The Austrian outfit’s dominance under the latest ground effect regulations continued into this term as Max Verstappen claimed four victories in the opening six races.
However, the competition has now closed in and Verstappen has been made to work for wins at Imola, Canada and Spain, while he was beaten in Miami and Monaco.
But while Ferrari, McLaren and Mercedes have made substantial inroads, Red Bull’s advantage has been most threatened at circuits that require a car to absorb kerbs.
Verstappen came home a distant sixth place in Monte Carlo and the Dutchman revealed that the long-standing weakness has been exposed since the grid converged.
With the Dutchman having proclaimed then that it will “take time” to discover a fix, Red Bull Chief Engineer Paul Monaghan has agreed that there is no simple solution.
Asked how tough it will be to dial it out in 2024, Monaghan said: “Ask me at the end of the season or the end of next season as well and I’ll give you a realistic answer.
“It’s not impossible, I don’t know how to offer you an answer to say how difficult is it, if it was easy we might have already done it, [but] it’s not going to be easy.
“The magnitude of the problem, I look at other cars, they don’t know how they ride the kerbs, if it hits something it launches the thing in the air and we do the same.
“The question is can we make a big enough improvement to be quicker than our opposition, that’s the challenge and the answer to that we don’t know.
“We’ve just got to do the best we can in this incremental process race by race, which we’ll see.”
Monaghan assured that Red Bull is not “resting” on its laurels despite boasting sizeable championship leads, as it aims to eliminate possible barriers to performance.
“We intend to try and address any performance limitation in the car, so we don’t do one in deference to another,” Monaghan explained.
“You see the bodywork; you don’t see what we bury inside it if we keep it away from prying eyes.

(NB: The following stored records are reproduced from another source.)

## src/rtl/execute_scheduler_pkg.sv

```systemverilog
// -----------------------------------------------------------------------------
// execute_types
//   Shared types and constants for the riscv64 execute-stage scheduler.
//   - XLEN          : default datapath width
//   - op_class_e    : 2-bit issue-op class (ALU / MUL / DIV / reserved)
//   - sched_state_e : scheduler FSM states
// -----------------------------------------------------------------------------
package execute_types;

  localparam int XLEN = 64;

  typedef enum logic [1:0] {
    OP_ALU  = 2'b00,
    OP_MUL  = 2'b01,
    OP_DIV  = 2'b10,
    OP_RSVD = 2'b11
  } op_class_e;

  typedef enum logic [1:0] {
    S_IDLE     = 2'b00,
    S_MUL_WAIT = 2'b01,
    S_DIV_WAIT = 2'b10
  } sched_state_e;

endpackage

```

## src/rtl/execute_scheduler_sat_counter.sv

```systemverilog
// -----------------------------------------------------------------------------
// sat_counter
//   Up-counter that sticks at all-ones instead of wrapping.
//   Ports:
//     clk   - clock, rising edge
//     rst   - asynchronous active-high reset, clears the count
//     inc   - increment request for this cycle
//     count - current count value
// -----------------------------------------------------------------------------
module sat_counter #(
  parameter int W = 32
) (
  input  logic         clk,
  input  logic         rst,
  input  logic         inc,
  output logic [W-1:0] count
);

  logic [W-1:0] count_q;
  logic [W-1:0] count_d;

  always_comb begin
    // NOTE: every always_comb output gets a default first so no path leaves
    // it unassigned, which would otherwise infer a latch.
    count_d = count_q;
    if (inc && (count_q != '1)) begin
      count_d = count_q + 1'b1;
    end
  end

  // NOTE: sequential state uses non-blocking assignments only, so every flop
  // samples the pre-edge values regardless of block ordering.
  always_ff @(posedge clk or posedge rst) begin
    if (rst) begin
      count_q <= '0;
    end else begin
      count_q <= count_d;
    end
  end

  assign count = count_q;

endmodule

```

## src/rtl/execute_scheduler.sv

```systemverilog
// -----------------------------------------------------------------------------
// execute_scheduler
//   Sequencing controller for the riscv64 execute stage. Accepts one issued op
//   per cycle, classifies it (ALU / MUL / DIV / reserved), launches and waits on
//   the multi-cycle units, and registers the selected result into a single
//   output slot drained by the memory stage.
//   Ports:
//     clk, rst            - clock / async active-high reset
//     flush               - pipeline flush; kills in-flight unit, empties slot
//     in_valid/in_ready   - issue handshake; in_class, in_rd, alu_result
//     mul_start/mul_kill  - multiplier launch pulse / abort
//     mul_done/mul_result - multiplier completion pulse and result
//     div_*               - same for the divider
//     out_valid/out_ready - output slot handshake; out_rd, out_data, out_illegal
//     busy                - FSM is waiting on a multi-cycle unit
//     stall_cycles        - saturating count of in_valid & !in_ready cycles
// -----------------------------------------------------------------------------
module execute_scheduler #(
  parameter int XLEN        = execute_types::XLEN,
  parameter int STALL_CNT_W = 32
) (
  input  logic                   clk,
  input  logic                   rst,
  input  logic                   flush,
  input  logic                   in_valid,
  output logic                   in_ready,
  input  logic [1:0]             in_class,
  input  logic [4:0]             in_rd,
  input  logic [XLEN-1:0]        alu_result,
  output logic                   mul_start,
  output logic                   mul_kill,
  input  logic                   mul_done,
  input  logic [XLEN-1:0]        mul_result,
  output logic                   div_start,
  output logic                   div_kill,
  input  logic                   div_done,
  input  logic [XLEN-1:0]        div_result,
  output logic                   out_valid,
  input  logic                   out_ready,
  output logic [4:0]             out_rd,
  output logic [XLEN-1:0]        out_data,
  output logic                   out_illegal,
  output logic                   busy,
  output logic [STALL_CNT_W-1:0] stall_cycles
);

  import execute_types::*;

  sched_state_e    state_q, state_d;
  logic [4:0]      rd_lat_q, rd_lat_d;
  logic            out_valid_q, out_valid_d;
  logic [4:0]      out_rd_q, out_rd_d;
  logic [XLEN-1:0] out_data_q, out_data_d;
  logic            out_illegal_q, out_illegal_d;

  logic            drain;
  logic            accept;
  logic            load;
  logic [4:0]      ld_rd;
  logic [XLEN-1:0] ld_data;
  logic            ld_illegal;
  logic            mul_start_c, mul_kill_c, div_start_c, div_kill_c;

  assign drain    = out_valid_q & out_ready;
  // The slot is free or draining this cycle, so a WAIT state always starts
  // with the slot empty and the unit result can never collide with it.
  assign in_ready = (state_q == S_IDLE) & (~out_valid_q | drain) & ~flush;
  assign accept   = in_valid & in_ready;

  always_comb begin
    state_d     = state_q;
    rd_lat_d    = rd_lat_q;
    load        = 1'b0;
    ld_rd       = '0;
    ld_data     = '0;
    ld_illegal  = 1'b0;
    mul_start_c = 1'b0;
    mul_kill_c  = 1'b0;
    div_start_c = 1'b0;
    div_kill_c  = 1'b0;

    if (flush) begin
      // Flush wins over everything, including a done pulse in the same cycle.
      state_d    = S_IDLE;
      mul_kill_c = (state_q == S_MUL_WAIT);
      div_kill_c = (state_q == S_DIV_WAIT);
    end else begin
      unique case (state_q)
        S_IDLE: begin
          // Done pulses seen here are stale (post-flush) and are dropped.
          if (accept) begin
            unique case (op_class_e'(in_class))
              OP_ALU: begin
                load    = 1'b1;
                ld_rd   = in_rd;
                ld_data = alu_result;
              end
              OP_RSVD: begin
                load       = 1'b1;
                ld_rd      = in_rd;
                ld_illegal = 1'b1;
              end
              OP_MUL: begin
                mul_start_c = 1'b1;
                rd_lat_d    = in_rd;
                state_d     = S_MUL_WAIT;
              end
              OP_DIV: begin
                div_start_c = 1'b1;
                rd_lat_d    = in_rd;
                state_d     = S_DIV_WAIT;
              end
              default: ;
            endcase
          end
        end
        S_MUL_WAIT: begin
          if (mul_done) begin
            load    = 1'b1;
            ld_rd   = rd_lat_q;
            ld_data = mul_result;
            state_d = S_IDLE;
          end
        end
        S_DIV_WAIT: begin
          if (div_done) begin
            load    = 1'b1;
            ld_rd   = rd_lat_q;
            ld_data = div_result;
            state_d = S_IDLE;
          end
        end
        default: state_d = S_IDLE;
      endcase
    end

    // Contents change only on load, so they stay stable under backpressure.
    out_valid_d   = flush ? 1'b0 : (load | (out_valid_q & ~drain));
    out_rd_d      = load ? ld_rd      : out_rd_q;
    out_data_d    = load ? ld_data    : out_data_q;
    out_illegal_d = load ? ld_illegal : out_illegal_q;
  end

  // NOTE: the slot data is cleared on reset because its reset value is
  // architecturally visible on out_rd/out_data, not just a don't-care.
  always_ff @(posedge clk or posedge rst) begin
    if (rst) begin
      state_q       <= S_IDLE;
      rd_lat_q      <= '0;
      out_valid_q   <= 1'b0;
      out_rd_q      <= '0;
      out_data_q    <= '0;
      out_illegal_q <= 1'b0;
    end else begin
      state_q       <= state_d;
      rd_lat_q      <= rd_lat_d;
      out_valid_q   <= out_valid_d;
      out_rd_q      <= out_rd_d;
      out_data_q    <= out_data_d;
      out_illegal_q <= out_illegal_d;
    end
  end

  // Start/kill are combinational; hold them low while reset is asserted so a
  // unit held in reset never sees a launch.
  assign mul_start = mul_start_c & ~rst;
  assign mul_kill  = mul_kill_c  & ~rst;
  assign div_start = div_start_c & ~rst;
  assign div_kill  = div_kill_c  & ~rst;

  assign out_valid   = out_valid_q;
  assign out_rd      = out_rd_q;
  assign out_data    = out_data_q;
  assign out_illegal = out_illegal_q;
  assign busy        = (state_q != S_IDLE);

  sat_counter #(
    .W(STALL_CNT_W)
  ) u_stall_cnt (
    .clk  (clk),
    .rst  (rst),
    .inc  (in_valid & ~in_ready),
    .count(stall_cycles)
  );

endmodule

```
File: src/rtl/z80_bus_ctrl_if.sv
// Fabric-side bus of the Z80 bus controller.
//   master: controller side (drives request, payload and error; receives ack and read data)
//   slave : memory/IO target side
// ADDR_W must match the ADDR_W of the z80_bus_ctrl instance this interface is bound to.
interface z80_bus_ctrl_if #(
    parameter int unsigned ADDR_W = 16
) ();
    logic              bus_req;
    logic [ADDR_W-1:0] bus_addr;
    logic              bus_we;
    logic              bus_io;
    logic [7:0]        bus_wdata;
    logic              bus_ack;
    logic [7:0]        bus_rdata;
    logic              bus_err;

    modport master (
        output bus_req, bus_addr, bus_we, bus_io, bus_wdata, bus_err,
        input  bus_ack, bus_rdata
    );

    modport slave (
        input  bus_req, bus_addr, bus_we, bus_io, bus_wdata, bus_err,
        output bus_ack, bus_rdata
    );
endinterface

“That’s an ongoing development and we will chip away in whatever magnitude we can achieve race by race.
“Hungary’s got a few hasn’t it, Austria’s got plenty of kerbs we’ve always enjoyed.
“So again, we’re not resting and again we just have to have a car that rides adequately to get us around the lap if we’re quickest.”

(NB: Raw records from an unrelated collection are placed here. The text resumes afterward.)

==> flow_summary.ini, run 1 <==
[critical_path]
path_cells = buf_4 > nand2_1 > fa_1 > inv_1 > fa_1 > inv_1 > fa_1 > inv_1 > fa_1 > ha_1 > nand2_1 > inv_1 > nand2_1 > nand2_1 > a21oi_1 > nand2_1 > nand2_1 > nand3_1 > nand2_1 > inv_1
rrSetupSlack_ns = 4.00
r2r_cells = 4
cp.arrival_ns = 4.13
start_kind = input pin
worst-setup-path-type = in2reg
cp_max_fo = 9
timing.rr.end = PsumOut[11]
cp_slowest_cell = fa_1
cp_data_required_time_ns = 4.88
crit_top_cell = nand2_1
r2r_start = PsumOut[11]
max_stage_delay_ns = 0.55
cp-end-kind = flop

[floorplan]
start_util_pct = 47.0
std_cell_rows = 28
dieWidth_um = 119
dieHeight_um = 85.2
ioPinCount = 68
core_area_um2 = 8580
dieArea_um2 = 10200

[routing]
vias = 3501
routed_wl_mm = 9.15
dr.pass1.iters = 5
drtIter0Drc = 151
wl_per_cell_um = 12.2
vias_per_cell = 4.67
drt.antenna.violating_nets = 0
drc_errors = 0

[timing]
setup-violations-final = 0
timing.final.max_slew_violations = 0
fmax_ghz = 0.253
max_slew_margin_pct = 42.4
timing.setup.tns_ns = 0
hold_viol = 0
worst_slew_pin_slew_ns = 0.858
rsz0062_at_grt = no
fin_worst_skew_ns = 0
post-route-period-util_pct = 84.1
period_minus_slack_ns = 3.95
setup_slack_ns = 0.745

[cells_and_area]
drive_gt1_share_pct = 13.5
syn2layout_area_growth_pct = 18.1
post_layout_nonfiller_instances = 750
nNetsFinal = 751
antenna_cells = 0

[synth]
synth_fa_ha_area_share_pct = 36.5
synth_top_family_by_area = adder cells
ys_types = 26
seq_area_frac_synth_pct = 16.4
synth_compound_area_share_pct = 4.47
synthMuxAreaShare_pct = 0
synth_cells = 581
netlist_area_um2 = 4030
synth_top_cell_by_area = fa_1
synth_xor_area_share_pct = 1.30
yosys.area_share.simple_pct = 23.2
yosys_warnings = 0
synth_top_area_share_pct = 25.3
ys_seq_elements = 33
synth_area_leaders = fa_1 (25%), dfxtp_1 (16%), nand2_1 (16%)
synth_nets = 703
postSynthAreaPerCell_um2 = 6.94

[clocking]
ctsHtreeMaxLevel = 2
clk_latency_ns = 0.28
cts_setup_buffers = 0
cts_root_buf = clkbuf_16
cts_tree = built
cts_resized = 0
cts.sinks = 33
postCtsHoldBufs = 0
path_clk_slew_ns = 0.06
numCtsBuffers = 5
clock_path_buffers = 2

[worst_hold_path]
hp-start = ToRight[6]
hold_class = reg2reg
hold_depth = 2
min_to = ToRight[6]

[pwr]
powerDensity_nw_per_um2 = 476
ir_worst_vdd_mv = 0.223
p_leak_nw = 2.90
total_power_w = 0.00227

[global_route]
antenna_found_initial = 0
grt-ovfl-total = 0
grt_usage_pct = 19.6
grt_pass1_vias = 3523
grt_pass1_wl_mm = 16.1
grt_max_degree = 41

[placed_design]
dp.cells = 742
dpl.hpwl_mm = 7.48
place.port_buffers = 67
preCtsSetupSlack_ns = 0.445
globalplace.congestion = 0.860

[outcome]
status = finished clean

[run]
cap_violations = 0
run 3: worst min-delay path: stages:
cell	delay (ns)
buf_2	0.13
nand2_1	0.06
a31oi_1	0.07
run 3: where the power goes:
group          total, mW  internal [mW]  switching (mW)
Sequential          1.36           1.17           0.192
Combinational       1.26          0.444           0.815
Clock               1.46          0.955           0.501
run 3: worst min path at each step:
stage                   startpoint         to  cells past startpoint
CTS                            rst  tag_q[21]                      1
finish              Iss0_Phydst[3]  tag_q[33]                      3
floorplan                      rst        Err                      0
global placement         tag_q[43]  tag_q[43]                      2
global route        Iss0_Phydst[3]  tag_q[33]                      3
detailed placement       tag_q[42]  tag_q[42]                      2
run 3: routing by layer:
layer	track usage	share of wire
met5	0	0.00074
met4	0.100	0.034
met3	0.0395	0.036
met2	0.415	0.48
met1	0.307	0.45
===== config.mk =====
export PLATFORM = sky130hd
export DESIGN_NAME = conv3x3_stream_engine
export DESIGN_NICKNAME = d
export VERILOG_FILES = /design/src/rtl/conv3x3_stream_engine.sv
export SDC_FILE = /design/constraint.sdc
export NUM_CORES = 2
export LEC_CHECK = 0
export BUFFER_PORTS_ARGS = -buffer_cell sky130_fd_sc_hd__buf_2
export CAP_MARGIN = 20
export CORE_MARGIN = 2
export CORE_UTILIZATION = 40
export CTS_CLUSTER_SIZE = 25
export DETAILED_ROUTE_END_ITERATION = 8
export PLACE_DENSITY = 0.59
export REMOVE_ABC_BUFFERS = 1
export SYNTH_ARGS = -nofsm -noshare
export SYNTH_HDL_FRONTEND = slang
export SYNTH_MEMORY_MAX_BITS = 65536
export SYNTH_SLANG_ARGS = --single-unit

===== constraint.sdc =====
create_clock -name clk -period 18.9 [get_ports clk]
set_clock_uncertainty 0.1 [all_clocks]
set_input_delay 2.835 -clock clk [delete_from_list [all_inputs] [get_ports clk]]
set_output_delay 2.835 -clock clk [all_outputs]
set_load 0.01 [all_outputs]
==> src/flat_wrapper.sv <==
// flat-port wrapper written by rule: the top's interface ports become plain ports
module ts_failover_ctrl_flat 
#(
  parameter int PKT_LEN      = 188,

  parameter int CNT_W        = 16
)
  (clk, rst, i_force_en, i_force_sel, o_sel, o_locked, o_abort, o_switch_count, lanes_byte_in0, lanes_byte_in1, lanes_byte_in2, lanes_byte_in3, lanes_lock_in, lanes_sof_in, lanes_byte_out, lanes_byte_valid, lanes_sof_out);
  ts_failover_ctrl_if lanes_i ();
  input  logic clk;
  input  logic rst;
  input  logic i_force_en;
  input  logic [1:0] i_force_sel;
  output logic [1:0] o_sel;
  output logic o_locked;
  output logic o_abort;
  output logic [CNT_W-1:0] o_switch_count;
  input wire logic [$bits(lanes_i.byte_in0)-1:0] lanes_byte_in0;
  input wire logic [$bits(lanes_i.byte_in1)-1:0] lanes_byte_in1;
  input wire logic [$bits(lanes_i.byte_in2)-1:0] lanes_byte_in2;
  input wire logic [$bits(lanes_i.byte_in3)-1:0] lanes_byte_in3;
  input wire logic [$bits(lanes_i.lock_in)-1:0] lanes_lock_in;
  input wire logic [$bits(lanes_i.sof_in)-1:0] lanes_sof_in;
  output wire logic [$bits(lanes_i.byte_out)-1:0] lanes_byte_out;
  output wire logic [$bits(lanes_i.byte_valid)-1:0] lanes_byte_valid;
  output wire logic [$bits(lanes_i.sof_out)-1:0] lanes_sof_out;
  assign lanes_i.byte_in0 = lanes_byte_in0;
  assign lanes_i.byte_in1 = lanes_byte_in1;
  assign lanes_i.byte_in2 = lanes_byte_in2;
  assign lanes_i.byte_in3 = lanes_byte_in3;
  assign lanes_i.lock_in = lanes_lock_in;
  assign lanes_i.sof_in = lanes_sof_in;
  assign lanes_byte_out = lanes_i.byte_out;
  assign lanes_byte_valid = lanes_i.byte_valid;
  assign lanes_sof_out = lanes_i.sof_out;
  ts_failover_ctrl #(.PKT_LEN(PKT_LEN), .CNT_W(CNT_W)) u_core (.clk(clk), .rst(rst), .lanes(lanes_i), .i_force_en(i_force_en), .i_force_sel(i_force_sel), .o_sel(o_sel), .o_locked(o_locked), .o_abort(o_abort), .o_switch_count(o_switch_count));
endmodule
[src/rtl/sap_exec_core.sv]
// SAP-1 execution core: six-state ring controller, microcode decode, accumulator A,
// B register and the 8-bit adder/subtractor that feeds the W bus.
module sap_exec_core #(
    parameter int WIDTH = 8
) (
    input  logic             clock,
    input  logic             reset,
    input  logic [3:0]       instruction,
    input  logic [WIDTH-1:0] w_bus,
    output logic [11:0]      control_word,
    output logic [WIDTH-1:0] drive_data,
    output logic             drive_en,
    output logic [WIDTH-1:0] a_value,
    output logic             halted,
    output logic [5:0]       state_dbg
);

    typedef enum logic [5:0] {
        T1 = 6'b000001,
        T2 = 6'b000010,
        T3 = 6'b000100,
        T4 = 6'b001000,
        T5 = 6'b010000,
        T6 = 6'b100000
    } state_t;

    localparam logic [3:0] OP_LDA = 4'h0;
    localparam logic [3:0] OP_ADD = 4'h1;
    localparam logic [3:0] OP_SUB = 4'h2;
    localparam logic [3:0] OP_OUT = 4'hE;
    localparam logic [3:0] OP_HLT = 4'hF;

    // Word layout {Cp,Ep,Lm_n,Ce_n,Li_n,Ei_n,La_n,Ea,Su,Eu,Lb_n,Lo_n}; loads are active low.
    localparam logic [11:0] CW_PC_TO_MAR  = 12'h5E3;
    localparam logic [11:0] CW_PC_INC     = 12'hBE3;
    localparam logic [11:0] CW_RAM_TO_IR  = 12'h263;
    localparam logic [11:0] CW_IR_TO_MAR  = 12'h1A3;
    localparam logic [11:0] CW_RAM_TO_A   = 12'h2C3;
    localparam logic [11:0] CW_RAM_TO_B   = 12'h2E1;
    localparam logic [11:0] CW_ALU_ADD    = 12'h3C7;
    localparam logic [11:0] CW_ALU_SUB    = 12'h3CF;
    localparam logic [11:0] CW_A_TO_OUT   = 12'h3F2;
    localparam logic [11:0] CW_IDLE       = 12'h3E3;

    localparam int BIT_LA_N = 5;
    localparam int BIT_EA   = 4;
    localparam int BIT_SU   = 3;
    localparam int BIT_EU   = 2;
    localparam int BIT_LB_N = 1;

    state_t           r_state;
    logic             r_halted;
    logic [WIDTH-1:0] r_a;
    logic [WIDTH-1:0] r_b;

    logic [11:0]      w_cw;
    logic             w_hlt_now;
    logic             w_su;
    logic [WIDTH-1:0] w_alu;

    assign w_hlt_now = (r_state == T4) && (instruction == OP_HLT);

    // Fetch states ignore the opcode; once halted the word is pinned to idle.
    always_comb begin
        w_cw = CW_IDLE;
        if (!r_halted) begin
            case (r_state)
                T1: w_cw = CW_PC_TO_MAR;
                T2: w_cw = CW_PC_INC;
                T3: w_cw = CW_RAM_TO_IR;
                T4: begin
                    case (instruction)
                        OP_LDA, OP_ADD, OP_SUB: w_cw = CW_IR_TO_MAR;
                        OP_OUT:                 w_cw = CW_A_TO_OUT;
                        default:                w_cw = CW_IDLE;
                    endcase
                end
                T5: begin
                    case (instruction)
                        OP_LDA:         w_cw = CW_RAM_TO_A;
                        OP_ADD, OP_SUB: w_cw = CW_RAM_TO_B;
                        default:        w_cw = CW_IDLE;
                    endcase
                end
                T6: begin
                    case (instruction)
                        OP_ADD:  w_cw = CW_ALU_ADD;
                        OP_SUB:  w_cw = CW_ALU_SUB;
                        default: w_cw = CW_IDLE;
                    endcase
                end
                default: w_cw = CW_IDLE;
            endcase
        end
    end

    // Ring counter; HLT in T4 freezes the ring there until reset.
    always_ff @(posedge clock or posedge reset) begin
        if (reset) begin
            r_state  <= T1;
            r_halted <= 1'b0;
        end else if (r_halted || w_hlt_now) begin
            r_state  <= r_state;
            r_halted <= 1'b1;
        end else begin
            case (r_state)
                T1:      r_state <= T2;
                T2:      r_state <= T3;
                T3:      r_state <= T4;
                T4:      r_state <= T5;
                T5:      r_state <= T6;
                T6:      r_state <= T1;
                default: r_state <= T1;
            endcase
        end
    end

    always_ff @(posedge clock or posedge reset) begin
        if (reset) begin
            r_a <= '0;
            r_b <= '0;
        end else begin
            if (!w_cw[BIT_LA_N]) r_a <= w_bus;
            if (!w_cw[BIT_LB_N]) r_b <= w_bus;
        end
    end

    // Subtract is two's complement: A + ~B + 1, wrapping mod 2^WIDTH.
    assign w_su  = w_cw[BIT_SU];
    assign w_alu = r_a + (w_su ? ~r_b : r_b) + {{(WIDTH-1){1'b0}}, w_su};

    assign control_word = w_cw;
    assign drive_data   = w_cw[BIT_EU] ? w_alu : r_a;
    assign drive_en     = w_cw[BIT_EA] | w_cw[BIT_EU];
    assign a_value      = r_a;
    assign halted       = r_halted;
    assign state_dbg    = r_state;

endmodule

While Verstappen has been able to overcome Red Bull’s recent struggles to collect the wins, Red Bull team-mate Sergio Perez is encountering another slump in form.
The Mexican has added a pitiful eight points across the previous four rounds and attributed his poor eighth-place result in Spain last weekend to balance limitations.
Asked whether it was proving harder to provide the drivers with the balance desired, Monaghan replied: “Again that’s going to be somewhat circuit dependent, isn’t it?
“Is it harder to give the balance they want?
“You could then argue our upgrades haven’t really made us go faster so we’ve got to achieve that in order to get the most out of the car so the intention is no.
“We don’t narrow it unless we really can but this car operates in a window we understand, we don’t seek to shrink it unless the gain is big enough that we will overcome the reduction.
“We’re very used to seeing teams bring a lot of upgrades often and constantly have to evaluate.
“And this team has been at the forefront over the past 15-20 years of pushing that rate of development.”